As a general practice for my main Powerbook (which carries the primary copies of all my photos, music, video and document files), I back up to a portable hard drive as frequently as I can manage, typically three or four times a week. I have a quick little end-of-day routine, which helps. Bring the laptop up to the home office, plug in for recharging, plug in my LaCie’s 160 GB d2 through the Firewire 800 port, crank up LaCie’s excellent (and free here) back up program SilverKeeper, press “go” and go back downstairs for the night.
I also try to save copies of very important documents and photos by emailing them to my gmail account and saving them on my iDisk.
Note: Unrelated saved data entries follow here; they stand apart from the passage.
$ cat config.mk
export PLATFORM = sky130hd
export DESIGN_NAME = mult_digit_seq
export DESIGN_NICKNAME = d
export VERILOG_FILES = /design/src/rtl/mult_digit_seq.sv
export SDC_FILE = /design/constraint.sdc
export NUM_CORES = 1
export LEC_CHECK = 0
export ABC_CLOCK_PERIOD_IN_PS = 4850
export CAP_MARGIN = 20
export CORE_AREA = 2 2 91 93
export DETAILED_ROUTE_END_ITERATION = 12
export DIE_AREA = 0 0 93 95
export HOLD_SLACK_MARGIN = 0.06
export PLACE_DENSITY = 0.58
export SLEW_MARGIN = 20
export SYNTH_ARGS = -nofsm -noshare
export SYNTH_HDL_FRONTEND = slang
export SYNTH_SLANG_ARGS = --single-unit
$ cat constraint.sdc
create_clock -name clk -period 4.85 [get_ports clk]
set_clock_uncertainty 0.05 [all_clocks]
set_input_delay 1.2125 -clock clk [delete_from_list [all_inputs] [get_ports clk]]
set_output_delay 1.2125 -clock clk [all_outputs]
set_load 0.03 [all_outputs]
$ cat src/rtl/mult_digit_seq.sv
// Purpose  : iterative unsigned WIDTH x WIDTH multiplier built from one 2x2 digit multiplier.
// Latency  : D*D cycles in CALC, then the product is presented in DONE (accept edge counts as edge 1,
//            so out_valid is seen D*D+1 edges later); initiation interval D*D+2.
// Backpress: product is held in DONE until out_ready; inputs are not accepted outside IDLE.
//
// Ports:
//   clk, rst_n           clock and synchronous active-low reset
//   in_valid / in_ready  operand handshake (a, b accepted in IDLE)
//   a, b                 WIDTH-bit unsigned operands
//   out_valid/out_ready  product handshake
//   product              2*WIDTH-bit unsigned a*b, holds last value outside DONE
//   busy                 high while an operation is in CALC or DONE
//
// WIDTH must be even and >= 2.

// 2-bit x 2-bit unsigned multiplier producing the full 4-bit product.
module mult_digit_mul2x2 (
   input  logic [1:0] x,
   input  logic [1:0] y,
   output logic [3:0] p
);
   assign p = {2'b00, x} * {2'b00, y};
endmodule

module mult_digit_seq #(
   parameter int WIDTH = 8
) (
   input  logic               clk,
   input  logic               rst_n,
   input  logic               in_valid,
   output logic               in_ready,
   input  logic [WIDTH-1:0]   a,
   input  logic [WIDTH-1:0]   b,
   output logic               out_valid,
   input  logic               out_ready,
   output logic [2*WIDTH-1:0] product,
   output logic               busy
);
   localparam int D  = WIDTH / 2;
   localparam int IW = (D > 1) ? $clog2(D) : 1;
   localparam int PW = 2 * WIDTH;

   localparam logic [IW-1:0] LAST = IW'(D - 1);

   localparam logic [1:0] IDLE = 2'd0;
   localparam logic [1:0] CALC = 2'd1;
   localparam logic [1:0] DONE = 2'd2;

   logic [1:0]       state;
   logic [WIDTH-1:0] a_q;
   logic [WIDTH-1:0] b_q;
   logic [PW-1:0]    acc;
   logic [PW-1:0]    prod_q;
   logic [IW-1:0]    i;
   logic [IW-1:0]    j;

   logic [1:0]       a_dig;
   logic [1:0]       b_dig;
   logic [3:0]       pp;
   logic [PW-1:0]    pp_ext;
   logic [IW:0]      dig_sum;
   logic [IW+1:0]    shamt;
   logic [PW-1:0]    acc_nxt;

   // Current digit pair; i walks the multiplicand, j the multiplier.
   assign a_dig = a_q[int'(i) * 2 +: 2];
   assign b_dig = b_q[int'(j) * 2 +: 2];

   mult_digit_mul2x2 u_mul (
      .x (a_dig),
      .y (b_dig),
      .p (pp)
   );

   // Digit weight is 4^(i+j), i.e. a left shift of 2*(i+j) bits.
   assign dig_sum = {1'b0, i} + {1'b0, j};
   assign shamt   = {dig_sum, 1'b0};

   always_comb begin
      pp_ext      = '0;
      pp_ext[3:0] = pp;
   end

   // The running sum is bounded by (2^WIDTH-1)^2, so it never wraps.
   assign acc_nxt = acc + (pp_ext << shamt);

   always_ff @(posedge clk) begin
      if (!rst_n) begin
         state  <= IDLE;
         a_q    <= '0;
         b_q    <= '0;
         acc    <= '0;
         prod_q <= '0;
         i      <= '0;
         j      <= '0;
      end else begin
         case (state)
            IDLE: begin
               if (in_valid) begin
                  a_q   <= a;
                  b_q   <= b;
                  acc   <= '0;
                  i     <= '0;
                  j     <= '0;
                  state <= CALC;
               end
            end
            CALC: begin
               acc <= acc_nxt;
               if (j == LAST) begin
                  j <= '0;
                  if (i == LAST) begin
                     // Final digit pair: publish the completed sum directly so the
                     // product register is valid on entry to DONE.
                     i      <= '0;
                     prod_q <= acc_nxt;
                     state  <= DONE;
                  end else begin
                     i <= i + IW'(1);
                  end
               end else begin
                  j <= j + IW'(1);
               end
            end
            DONE: begin
               // in_valid is deliberately not looked at here, even on the
               // handshake edge; a new operand waits for the IDLE cycle.
               if (out_ready) begin
                  state <= IDLE;
               end
            end
            default: begin
               state <= IDLE;
            end
         endcase
      end
   end

   // All outputs come from registers or from the state encoding alone.
   assign in_ready  = (state == IDLE);
   assign out_valid = (state == DONE);
   assign busy      = (state != IDLE);
   assign product   = prod_q;

endmodule

==> run metrics, run 1 <==
#FFs+latches synth=54; Internal=0.590 mW; Ys Warns=0; max layer used=met4; Max-Cap Viols=0; number of buffers added for setup after CTS=0; CTS Sinks=54; GR Overflow Total=0; syn_nets=420; RD Place Congestion=0.907; slew at the pin closest to its max-slew limit=0.622 ns; Tot GR Track Use=16.8%; Setup WS post-layout=0.947 ns; 1st-iter DRT viols=134; PortBufs=38; CTS buffer count=5; flop2flop setup slack=0.95 ns; vias in the first global route=2504; fill count=803; run status=completed; endpoints failing setup=0; M1 WL=3.34 mm; Root Buffer=clkbuf_8; Place WS=0.936 ns; crit path time final=3.90 ns; Worst EP required=5.05 ns; Antenna diodes=0; H-tree depth=2; Min Hold Slack=0.414 ns; total number of vias=2627; Hold Crit Start=b_q[6]; final routed DRC violation total=0; unrepaired setup endpoints after global routing=no; switch share=24.3%; Main synth FF type=dfxtp_1; FF-to-FF Start=j[0]; Startpoint Class=register; crit share post-route=80.5%; sequential share of the synthesized area=35.0%; initial core utilization=39.0%; setup TNS=0 ns; clk slew on worst S/H paths=0.09 ns; VDD IR-drop max=0.100 mV; largest net degree at the start of global routing=28; CTS tree=yes; CP arrival=4.10 ns; Total Wirelength=6.93 mm; Avg Synthesized Cell Area=8.20 um^2; Hold Crit Class=reg -> reg; die area=8840 um^2; DR WL met2=3.22 mm; DP HPWL=5.20 mm; DR pass1 iterations=4; initial antenna violation count=0; wire length per cell=13.5 um; DR WL met3=255 um; Final Hold Viols=0; P_sw=0.189 mW; Post-Syn Instances=377; crit end category=register; CTS Buffer Depth=2; Post-synth EDFFs=0; CP Launch Point=j[0]; post-synth cell types=48; mapped cell area=3090 um^2; die height=95 um; core region area=7930 um^2; Hold Buf Count CTS=0; Setup CP Type=reg -> reg; Clk pwr share=30.7%; slew margin rel.=58.6%; Antenna Violating Nets Remaining=0; post-CTS resize count=0; nets=450; Max Slew Vio Count=0; leak pwr=1.37 nW; dpl cell area=3560 um^2; final instance area=3640 um^2; Die X=93 um; vias per inst=5.13; row count=33; ratio of cells with drive above 1 in the final layout=5.65%; Layout area overhead=17.6%; first-pass GRT wire length=11.9 mm; I/O pin count=39; combinational power share=10.2%; FMAX=256 MHz; PwrDens=214 nW/um^2; ys async rst share=0%; worst skew pair latency=0.30 ns; crit-path max FO=6; Reg power frac=59.1%
==> power by group through the flow <==
| stage | combinational [mW] | sequential (mW) | clock [mW] |
|---|---|---|---|
| 6_report | 0.0791 | 0.460 | 0.239 |
| 5_1_grt | 0.0895 | 0.462 | 0.265 |
| 4_1_cts | 0.0805 | 0.460 | 0.248 |
| 3_5_place_dp | 0.0800 | 0.471 | 0 |
| 3_3_place_gp | 0.0799 | 0.471 | 0 |
| 2_1_floorplan | 0.0495 | 0.468 | 0 |
==> synth_stat cells (all sizes together), types with 5 or more instances <==
master / instances / area share, %
clkbuf: 17 / 2.1
nand2: 75 / 9.1
nor3: 6 / 1.1
nor2: 19 / 2.3
and3: 5 / 1.2
nand3: 20 / 3.2
xnor2: 6 / 1.7
ha: 21 / 8.5
o21ai: 22 / 3.8
dfxtp: 54 / 35
a21boi: 30 / 7.3
and2: 7 / 1.4
nor2b: 10 / 2.0
inv: 7 / 0.85
a21oi: 18 / 2.9
a31oi: 6 / 1.2
nand2b: 6 / 1.2
xor2: 5 / 1.4
==> logic make-up (layout without fill, tap and decap cells) <==
logic type	Yosys count	in the layout	share of synthesized area, %
XOR/XNOR	11	11	3.11
multiplexers	5	5	3.24
adder cells (fa/ha/maj)	23	23	9.79
AO/OA/AOI/OAI	99	99	21.5
flip-flops	54	54	35.0
buffers and inverters	27	57	3.48
AND/OR/NAND/NOR	158	158	23.9
==> registers in the layout, indices dropped and copies added, names as in the netlist <==
signal,cells
j,2
b_q,8
a_q,8
product,16
acc,16
i,2
state,2
==> critical path, stage by stage (launching register included) <==
cell      delay (ns)
dfxtp_1         0.47
mux4_2          0.55
and2_1          0.18
ha_1            0.19
ha_1            0.30
nor2b_1         0.14
a31oi_1         0.31
nor2_1          0.08
ha_1            0.35
o211ai_1        0.11
o21ai_2         0.22
nand4_1         0.13
and3_4          0.20
or4b_1          0.49
nand3_1         0.07
==> placed cells by master (no fill, tap or decap), types with 2 or more instances in the layout <==
master,count
a21boi_0,30
a21o_1,3
a21oi_1,18
a31o_2,2
a31oi_1,6
a32oi_1,2
and2_1,7
and3_1,4
buf_4,5
clkbuf_1,2
clkbuf_8,5
clkdlybuf4s50_1,38
dfxtp_1,54
fa_1,2
ha_1,21
inv_1,7
mux4_2,4
nand2_1,75
nand2b_1,6
nand3_1,20
nand3b_1,2
nand4_1,4
nor2_1,19
nor2b_1,10
nor3_1,5
o21a_1,3
o21ai_0,19
o21ai_2,2
o22ai_1,2
o31ai_1,2
xnor2_1,6
xor2_1,5
==> metrics by stage <==
step | cells | power (mW) | utilization (%)
3_5_place_dp | 505 | 0.551 | 44.9
2_1_floorplan | 377 | 0.518 | -
6_report | 512 | 0.778 | 45.9
4_1_cts | 512 | 0.789 | 45.9
5_1_grt | 512 | 0.816 | 45.9
3_3_place_gp | 505 | 0.551 | 44.9
==> final cells by class <==
type	count	area, um^2	share of cell area [%]
clock buffer	7	76.3	2.10
tap	105	131	3.61
sequential	54	1080	29.7
inverter	7	26.3	0.722
timing repair buffer	43	418	11.5
multi-input combinational	296	1900	52.4
==> per-layer routing <==
metal	up-vias	track usage [%]
li1	1387	-
met1	1177	22.3
met2	53	28.0
met3	10	2.87
met4	0	5.27
met5	-	0
==> final timing paths <==
check	cells past startpoint	to
worst max-delay path	14	product[11]
worst min-delay path	2	b_q[6]
worst max register to register	14	product[11]
worst min register to register	2	b_q[6]
Note: power is estimated with default switching activity, not from simulation.
==> run 2: changes to the inputs <==
- ABC_CLOCK_PERIOD_IN_PS: 4850 -> 3800
- clock period: 4.85 -> 3.8 ns (I/O delays scaled with it)
==> run 2 against run 1 <==
Against the previous run: first-iteration DRC count is 28% lower; die area did not move; worst hold slack worse by 0.00076 ns; design area rose by 3.5%.
==> run metrics, run 2 (synthesized netlist as in run 1, its figures left out) <==
run status=completed; Max Slew Vio Count=0; CTS tree=yes; largest net degree at the start of global routing=32; endpoints failing setup=0; Max-Cap Viols=0; 1st-iter DRT viols=96; CP Launch Point=i[0]; most common cell after layout, fill and taps aside=nand2_1; PortBufs=38; initial core utilization=39.0%; crit end category=register; leak pwr=1.43 nW; max incr delay on CP=0.53 ns; GR Overflow Total=0; Antenna Violating Nets Remaining=0; unrepaired setup endpoints after global routing=yes; FF-to-FF Start=i[0]; setup TNS=0 ns; Pwr Total=1.00 mW; Antenna diodes=0; clk slew on worst S/H paths=0.09 ns; Hold Crit Start=product[4]; CTS Buffer Depth=2; Startpoint Class=register; Hold Crit Class=reg -> reg; CP max stage cell=mux4_2; Tot GR Track Use=17.5%; first-pass GRT wire length=12.3 mm; final instance area=3760 um^2; vias per inst=5.18; FMAX=275 MHz; Crit path buffers/inverters=1; slew margin rel.=59.2%; CTS buffer count=5; Total Wirelength=7.35 mm; H-tree depth=2; DP HPWL=5.44 mm; CP arrival=3.83 ns; I/O pin count=39; Final Hold Viols=0; Setup CP Type=reg -> reg; nets=462; wire length per cell=14.0 um; worst skew pair latency=0.30 ns; Min Hold Slack=0.413 ns; Worst EP required=4.00 ns; CTS Sinks=54; crit path time final=3.63 ns; PwrDens=266 nW/um^2; VDD IR-drop max=0.129 mV; core region area=7930 um^2; crit-path max FO=6; CP Cell Sequence=mux4_2 -> and2_1 -> ha_1 -> ha_4 -> nor2b_1 -> a31oi_2 -> buf_4 -> nor2_1 -> ha_1 -> a21oi_1 -> o21ai_0 -> a31oi_1 -> o21ai_2 -> a311oi_1 -> nand3b_1; die height=95 um; Worst path most repeated cell=ha_1; crit share post-route=95.6%; RD Place Congestion=0.912; Layout area overhead=21.7%; vias in the first global route=2601; slew at the pin closest to its max-slew limit=0.612 ns; initial antenna violation count=0; ratio of cells with drive above 1 in the final layout=9.55%; fill count=814; most frequent cells in the layout=nand2_1 (75), dfxtp_1 (52), clkdlybuf4s50_1 (38); CP delay by family, top=compound AO/OA/AOI/OAI gates; row count=33; DR pass1 iterations=4; final routed DRC violation total=0; die area=8840 um^2; total number of vias=2714; Die X=93 um; dpl cell area=3620 um^2; Root Buffer=clkbuf_8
But that doesn’t cover much material and I don’t do it nearly frequently enough.
I’ve also messed around with using Amazon’s super-cheap S3 online storage service in conjunction with JungleDisk (it’s discussed a bit on my messing around with page) but it took literally weeks of overnight uploads to make even a small dent in backing up just my iTunes library. And, to add insult to injury, JungleDisk was insanely slow on my Mac. It could take 10 or 20 minutes for the program just to show me a listing of the files in a folder. As an aside, the Windows version was much snappier, but since I don’t use my Windows computer much and all the files I want to back up are on my Powerbook, that’s not much help. A lot of this is no doubt the fault of Comcast and their slaggy upload rates — a recent test showed that I could download at over 6,000 kilobits per second but upload at only 342 kbps. Bah humbug.
In any event, even if all the other methods were working to perfection, I’d still like to have a full backup of everything that’s more or less under my control (not on someone else’s servers) but not located at my house. So once a year I make a backup on DVDs and mail them to my brother in Connecticut. I decided this year to give Apple’s Backup (version 3.1) a shot. It worked well, if slowly, and in less than 24 hours I had burned a complete 44 Gigabyte backup onto 11 discs. It only took that long because I didn’t sit by the computer the whole time feeding blank DVDs as quickly as it needed them. Now it’s off to FedEx…safe for another year.